Credit Rating Agencies – No Change at the Top
December 15, 2009
We keep being told how the authorities are learning the lessons of the past. How excessive debt will be brought under control. How there will be a new financial world order.
But when you look at it what has changed? Yes, the UK government has continued its ‘bash a banker’ approach, recently with its one off tax which works very well politically as it ‘covers’ the general election period. Mervyn King talks about splitting up banks, so they are not too big to fail. Prime Ministers and Presidents across the world insist on a global approach. Yet this does feel like words without actions.
It does seem that we are reverting to relying on the same institutions of the past. The one area I find the most surprising is credit rating agencies. The likes of Standard & Poor’s, Moody’s and Fitch are holding the key to nations’ credit ratings, from the UK’s AAA to the recent downgrade of Greece. Are these not the companies who were rating all the various funds that were holding sub prime loans and the Ponzi schemes, etc?

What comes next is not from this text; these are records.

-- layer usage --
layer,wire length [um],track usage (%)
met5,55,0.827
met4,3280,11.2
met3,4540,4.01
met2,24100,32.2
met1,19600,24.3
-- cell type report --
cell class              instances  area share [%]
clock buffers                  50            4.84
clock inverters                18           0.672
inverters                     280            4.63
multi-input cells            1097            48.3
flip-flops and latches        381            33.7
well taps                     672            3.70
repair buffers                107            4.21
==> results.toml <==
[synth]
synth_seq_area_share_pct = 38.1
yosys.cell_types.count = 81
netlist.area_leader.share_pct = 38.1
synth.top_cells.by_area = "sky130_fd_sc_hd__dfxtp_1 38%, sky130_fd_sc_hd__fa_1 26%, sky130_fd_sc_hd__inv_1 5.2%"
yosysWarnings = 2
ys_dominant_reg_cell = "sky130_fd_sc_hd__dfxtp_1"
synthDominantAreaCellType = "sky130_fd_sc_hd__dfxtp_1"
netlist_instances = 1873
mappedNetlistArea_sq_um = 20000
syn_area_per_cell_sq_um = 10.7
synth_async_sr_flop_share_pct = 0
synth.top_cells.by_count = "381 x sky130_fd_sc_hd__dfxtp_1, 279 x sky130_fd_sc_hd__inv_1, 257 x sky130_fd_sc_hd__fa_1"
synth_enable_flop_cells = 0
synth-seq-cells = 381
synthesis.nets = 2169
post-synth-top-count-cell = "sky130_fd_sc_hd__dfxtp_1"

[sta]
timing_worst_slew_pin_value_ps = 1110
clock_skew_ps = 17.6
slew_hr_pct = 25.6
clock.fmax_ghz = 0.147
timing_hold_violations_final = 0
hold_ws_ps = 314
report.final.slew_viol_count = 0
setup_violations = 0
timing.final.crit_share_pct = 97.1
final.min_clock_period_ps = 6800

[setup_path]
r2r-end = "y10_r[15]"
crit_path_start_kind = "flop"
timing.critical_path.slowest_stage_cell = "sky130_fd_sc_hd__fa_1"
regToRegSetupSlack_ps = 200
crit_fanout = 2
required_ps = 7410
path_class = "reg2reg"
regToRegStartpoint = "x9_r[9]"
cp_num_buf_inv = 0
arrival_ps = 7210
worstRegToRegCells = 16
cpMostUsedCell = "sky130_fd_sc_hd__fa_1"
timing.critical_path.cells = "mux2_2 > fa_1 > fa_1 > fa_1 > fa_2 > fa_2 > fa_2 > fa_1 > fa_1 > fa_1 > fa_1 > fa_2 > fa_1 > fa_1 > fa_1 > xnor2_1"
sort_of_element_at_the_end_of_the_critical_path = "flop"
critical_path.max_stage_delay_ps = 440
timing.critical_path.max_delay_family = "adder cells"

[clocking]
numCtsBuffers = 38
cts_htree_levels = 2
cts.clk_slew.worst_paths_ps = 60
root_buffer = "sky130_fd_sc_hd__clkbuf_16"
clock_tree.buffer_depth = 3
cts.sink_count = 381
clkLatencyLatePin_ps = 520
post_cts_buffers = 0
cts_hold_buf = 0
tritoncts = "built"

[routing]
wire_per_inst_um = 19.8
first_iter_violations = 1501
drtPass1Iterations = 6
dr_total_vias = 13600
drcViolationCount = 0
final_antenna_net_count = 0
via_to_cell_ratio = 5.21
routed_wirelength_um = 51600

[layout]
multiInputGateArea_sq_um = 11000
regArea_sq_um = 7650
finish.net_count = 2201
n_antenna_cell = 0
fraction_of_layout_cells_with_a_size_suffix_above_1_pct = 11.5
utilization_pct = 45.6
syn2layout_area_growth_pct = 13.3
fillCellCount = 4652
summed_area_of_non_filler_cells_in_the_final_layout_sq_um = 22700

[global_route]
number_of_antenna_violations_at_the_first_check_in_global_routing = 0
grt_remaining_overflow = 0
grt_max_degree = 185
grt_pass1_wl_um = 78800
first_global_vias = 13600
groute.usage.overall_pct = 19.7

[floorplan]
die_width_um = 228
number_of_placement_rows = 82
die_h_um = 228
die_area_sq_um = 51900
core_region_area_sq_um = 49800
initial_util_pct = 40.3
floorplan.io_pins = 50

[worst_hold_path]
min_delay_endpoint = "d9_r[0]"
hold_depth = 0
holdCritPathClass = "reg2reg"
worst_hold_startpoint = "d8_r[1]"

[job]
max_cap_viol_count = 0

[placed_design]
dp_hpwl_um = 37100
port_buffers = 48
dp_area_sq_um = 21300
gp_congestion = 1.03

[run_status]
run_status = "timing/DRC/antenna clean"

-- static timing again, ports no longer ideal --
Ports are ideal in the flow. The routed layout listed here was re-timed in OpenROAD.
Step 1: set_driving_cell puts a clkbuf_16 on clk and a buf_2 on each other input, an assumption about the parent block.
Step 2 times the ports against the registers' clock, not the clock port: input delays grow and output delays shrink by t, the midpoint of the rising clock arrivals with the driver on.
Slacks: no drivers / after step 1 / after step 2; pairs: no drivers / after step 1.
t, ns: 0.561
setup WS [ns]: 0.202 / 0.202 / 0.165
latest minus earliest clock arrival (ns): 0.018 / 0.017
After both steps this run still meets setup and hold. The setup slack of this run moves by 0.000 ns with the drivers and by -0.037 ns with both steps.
Background: an optimization exercise with open tools, aiming at small area, a short achievable clock period and few clock cycles per item. Do not read the settings as production practice. The RTL was checked by simulation tests, not by an equivalence proof against the original design.

## multiply
module multiply (clk, prod, fin, mcand, mplier, reset);
	input clk, reset;
	output [63:0] prod;
	output fin;
	input [31:0] mcand, mplier;
	reg first;		 
	reg [1:0] cnt;		 
	reg [32:0] S, C;	 
	reg [11:0] lx, ly;	 
	reg cin;		 
	reg [5:0] e1, e2, en;	 
	reg [23:0] sh;	 
	assign fin = (cnt == 3);
	wire [35:0] mpx = {4'd0, mplier};
	wire [12:0] nxt = first ? mpx[23:11] : sh[23:11];	 
	wire [32:0] a = S & {33{~first}} | {1'b1, 32'd0} & {33{first}};
	wire [32:0] b = C & {33{~first}};
	wire [33:0] m1 = {2'b00, mcand};
	wire [33:0] m2 = {1'b0, mcand, 1'b0};
	wire [2:0] f0 = {mplier[1], mplier[0], 1'b0};
	wire [2:0] q0 = nxt[2:0];
	wire s1_0 = e1[0] | first & (f0[1] ^ f0[0]);
	wire s2_0 = e2[0] | first & ((f0 == 3'b100) | (f0 == 3'b011));
	wire ng0 = en[0] | first & f0[2];
	wire [33:0] r0 = (({34{s1_0}} & m1) | ({34{s2_0}} & m2)) ^ {34{ng0}};
	wire [2:0] f1 = {mplier[3], mplier[2], mplier[1]};
	wire [2:0] q1 = nxt[4:2];
	wire s1_1 = e1[1] | first & (f1[1] ^ f1[0]);
	wire s2_1 = e2[1] | first & ((f1 == 3'b100) | (f1 == 3'b011));
	wire ng1 = en[1] | first & f1[2];
	wire [33:0] r1 = (({34{s1_1}} & m1) | ({34{s2_1}} & m2)) ^ {34{ng1}};
	wire [2:0] f2 = {mplier[5], mplier[4], mplier[3]};
	wire [2:0] q2 = nxt[6:4];
	wire s1_2 = e1[2] | first & (f2[1] ^ f2[0]);
	wire s2_2 = e2[2] | first & ((f2 == 3'b100) | (f2 == 3'b011));
	wire ng2 = en[2] | first & f2[2];
	wire [33:0] r2 = (({34{s1_2}} & m1) | ({34{s2_2}} & m2)) ^ {34{ng2}};
	wire [2:0] f3 = {mplier[7], mplier[6], mplier[5]};
	wire [2:0] q3 = nxt[8:6];
	wire s1_3 = e1[3] | first & (f3[1] ^ f3[0]);
	wire s2_3 = e2[3] | first & ((f3 == 3'b100) | (f3 == 3'b011));
	wire ng3 = en[3] | first & f3[2];
	wire [33:0] r3 = (({34{s1_3}} & m1) | ({34{s2_3}} & m2)) ^ {34{ng3}};
  ...
export LEC_CHECK = 0
export CAP_MARGIN = 20
export CORE_MARGIN = 2
export CORE_UTILIZATION = 40
export SETUP_SLACK_MARGIN = 0.8
export SLEW_MARGIN = 20
export SYNTH_HIERARCHICAL = 1
export SYNTH_MINIMUM_KEEP_SIZE = 0
create_clock -name core_clock -period 4.5 [get_ports {clk}]
standard.sh (not shown) runs the stock make flow with config.mk's settings and CLKGATE_MAP_FILE= SYNTH_SCRIPT=/design/flow/synth_recipe.tcl, a recipe that flattens the netlist after the stock synthesis.
==> flow/flow/run.sh <==
#!/bin/bash
# Standard layout, but with plain buffers on the ports instead of delay cells.
export BUFFER_PORTS_ARGS="-buffer_cell sky130_fd_sc_hd__buf_2"
bash standard.sh > standard.log 2>&1
The baseline produced a clean layout.
Testbench counts at the start, summed over its fixed seeds: cycles 12,800, items 3,200.
Change:
==> flow/flow/run.sh (replaced) <==
#!/bin/bash
# Standard layout (the standard.sh, unchanged synthesis), but the ports get
# plain buf_2 buffers instead of the clkdlybuf4s50 delay cells that
# buffer_ports picks by default.  ORFS writes each step's log under orfs/logs.
export BUFFER_PORTS_ARGS="-buffer_cell sky130_fd_sc_hd__buf_2"
bash standard.sh > standard.log 2>&1
- SETUP_SLACK_MARGIN: 0.8 -> 0.5
Result:
- The changed run produced a clean layout
- final cell count is lower by 1.5%
- synthesized area stays the same
- worst setup slack is worse by 0.081 ns
- sequential share of layout area is higher by 1.3 points
- wire length drops by 5.5%
Change:
==> flow/flow/run.sh (replaced) <==
#!/bin/bash
# Standard layout, but with plain buffers on the ports instead of delay cells.
export BUFFER_PORTS_ARGS="-buffer_cell sky130_fd_sc_hd__buf_1"
bash standard.sh > standard.log 2>&1
Synthesized area stays the same.
Worst setup slack gains 0.019 ns.
Global-route usage came out higher by 0.36 points.
Change:
==> flow/flow/run.sh (replaced) <==
#!/bin/bash
# Standard layout, but with plain buffers on the ports instead of delay cells.
export BUFFER_PORTS_ARGS="-buffer_cell sky130_fd_sc_hd__buf_2"
bash standard.sh > standard.log 2>&1
What happened: Via count decreases by 1.7%. Global-route usage came out lower by 0.36 points. Clock skew drops by 0.0078 ns.

-- what the ideal ports hide --
The results above use ideal ports. As a check the final layouts listed here were re-extracted and re-timed, cells and wires unchanged.
Step 1, drivers: a clkbuf_16 drives clk and a buf_2 each remaining input, both assumed.
Step 2 moves the port delays by t, midway between the first and last clock arrival at a register: inputs arrive t later, outputs are due t later. That takes back most of the time a late clock gives input paths.
a / b / c = ideal / step 1 / step 2; a / b = the first two.
| run | shift t [ns] | setup WS [ns] | slew at the worst register clock pin (ns) | worst data-port slew with drivers (ns) | cell pins on the clock port's net |
|---|---|---|---|---|---|
| the first run | 0.488 | 0.647 / 0.629 / 0.141 | 0.07 / 0.07 | 0.08 | 1 |
| the second run | 0.482 | 0.565 / 0.555 / 0.104 | 0.07 / 0.07 | 0.04 | 1 |
| the third run | 0.485 | 0.585 / 0.560 / 0.113 | 0.07 / 0.07 | 0.05 | 1 |
| the fourth run | 0.482 | 0.565 / 0.555 / 0.104 | 0.07 / 0.07 | 0.04 | 1 |
After both steps every run listed still meets setup and hold. For the first run, which loses most, drivers alone change the setup slack by -0.018 ns; drivers and shift together by -0.506 ns.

It feels like it is convenient for the institutions that work with these agencies to support them and restore the pre-credit crunch structures. However, one change is that the rating agencies’ focus seems to have changed to the rating of national governments rather than private funds; a mirror to the shift in the media’s attention to debt in the public sector rather than the private sector.
Have they changed their approach in how they evaluate what rating to apply? Should the rating agencies be public bodies? Why should we have confidence in them in this supposed new era…?
Who has spotted the changes in the new financial world order?